» **Work instruction**: In the listing that follows, locate the line containing "Clk sink count" and the line containing "Final setup viols". Retype exactly those two lines and every line between them, and nothing more.

» **Material shown**:
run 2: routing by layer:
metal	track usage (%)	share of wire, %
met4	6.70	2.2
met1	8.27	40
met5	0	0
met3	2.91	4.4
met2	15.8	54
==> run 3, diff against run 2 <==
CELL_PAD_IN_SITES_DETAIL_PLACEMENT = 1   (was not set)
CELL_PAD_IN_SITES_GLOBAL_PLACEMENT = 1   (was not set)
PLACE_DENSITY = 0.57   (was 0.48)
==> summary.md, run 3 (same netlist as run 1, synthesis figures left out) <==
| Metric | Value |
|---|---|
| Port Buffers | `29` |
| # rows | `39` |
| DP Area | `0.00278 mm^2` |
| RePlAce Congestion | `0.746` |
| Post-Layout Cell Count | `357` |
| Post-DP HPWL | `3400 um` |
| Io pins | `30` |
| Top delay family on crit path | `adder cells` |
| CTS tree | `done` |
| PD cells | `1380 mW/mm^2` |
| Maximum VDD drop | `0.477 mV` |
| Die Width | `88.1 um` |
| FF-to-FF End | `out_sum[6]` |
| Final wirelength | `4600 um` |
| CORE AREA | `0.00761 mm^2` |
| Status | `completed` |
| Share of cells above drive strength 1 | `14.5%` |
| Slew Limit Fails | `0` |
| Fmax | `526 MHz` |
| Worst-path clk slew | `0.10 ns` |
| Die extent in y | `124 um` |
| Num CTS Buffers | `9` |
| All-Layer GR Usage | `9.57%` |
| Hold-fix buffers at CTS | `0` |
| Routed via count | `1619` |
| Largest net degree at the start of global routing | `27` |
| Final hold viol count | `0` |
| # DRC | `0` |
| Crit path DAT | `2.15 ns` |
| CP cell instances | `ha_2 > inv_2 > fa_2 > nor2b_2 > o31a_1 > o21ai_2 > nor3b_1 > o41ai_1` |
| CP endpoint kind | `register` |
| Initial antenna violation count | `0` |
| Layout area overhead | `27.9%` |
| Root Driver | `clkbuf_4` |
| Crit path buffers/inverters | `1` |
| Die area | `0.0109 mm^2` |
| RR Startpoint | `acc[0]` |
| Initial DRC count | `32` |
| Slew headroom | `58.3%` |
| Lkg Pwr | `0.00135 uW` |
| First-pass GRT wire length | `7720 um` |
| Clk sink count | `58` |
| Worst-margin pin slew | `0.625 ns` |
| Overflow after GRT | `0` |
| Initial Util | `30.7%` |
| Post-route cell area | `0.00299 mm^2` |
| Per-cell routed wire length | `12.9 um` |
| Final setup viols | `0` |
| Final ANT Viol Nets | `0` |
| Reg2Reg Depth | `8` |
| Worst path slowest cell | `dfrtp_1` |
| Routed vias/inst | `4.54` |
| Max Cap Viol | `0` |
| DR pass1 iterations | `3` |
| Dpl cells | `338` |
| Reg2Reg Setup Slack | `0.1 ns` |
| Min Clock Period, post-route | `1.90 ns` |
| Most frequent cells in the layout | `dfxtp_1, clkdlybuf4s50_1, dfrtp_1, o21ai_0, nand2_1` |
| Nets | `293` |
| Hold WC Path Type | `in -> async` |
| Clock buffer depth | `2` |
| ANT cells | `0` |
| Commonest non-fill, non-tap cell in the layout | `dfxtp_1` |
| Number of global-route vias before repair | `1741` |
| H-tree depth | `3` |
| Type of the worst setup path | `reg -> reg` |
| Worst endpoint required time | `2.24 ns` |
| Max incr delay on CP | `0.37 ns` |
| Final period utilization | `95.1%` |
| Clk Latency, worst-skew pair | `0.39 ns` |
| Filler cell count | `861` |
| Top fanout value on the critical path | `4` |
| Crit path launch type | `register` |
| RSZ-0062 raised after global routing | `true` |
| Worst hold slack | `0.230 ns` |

» **Solution to the exercise**:
| Clk sink count | `58` |
| Worst-margin pin slew | `0.625 ns` |
| Overflow after GRT | `0` |
| Initial Util | `30.7%` |
| Post-route cell area | `0.00299 mm^2` |
| Per-cell routed wire length | `12.9 um` |
| Final setup viols | `0` |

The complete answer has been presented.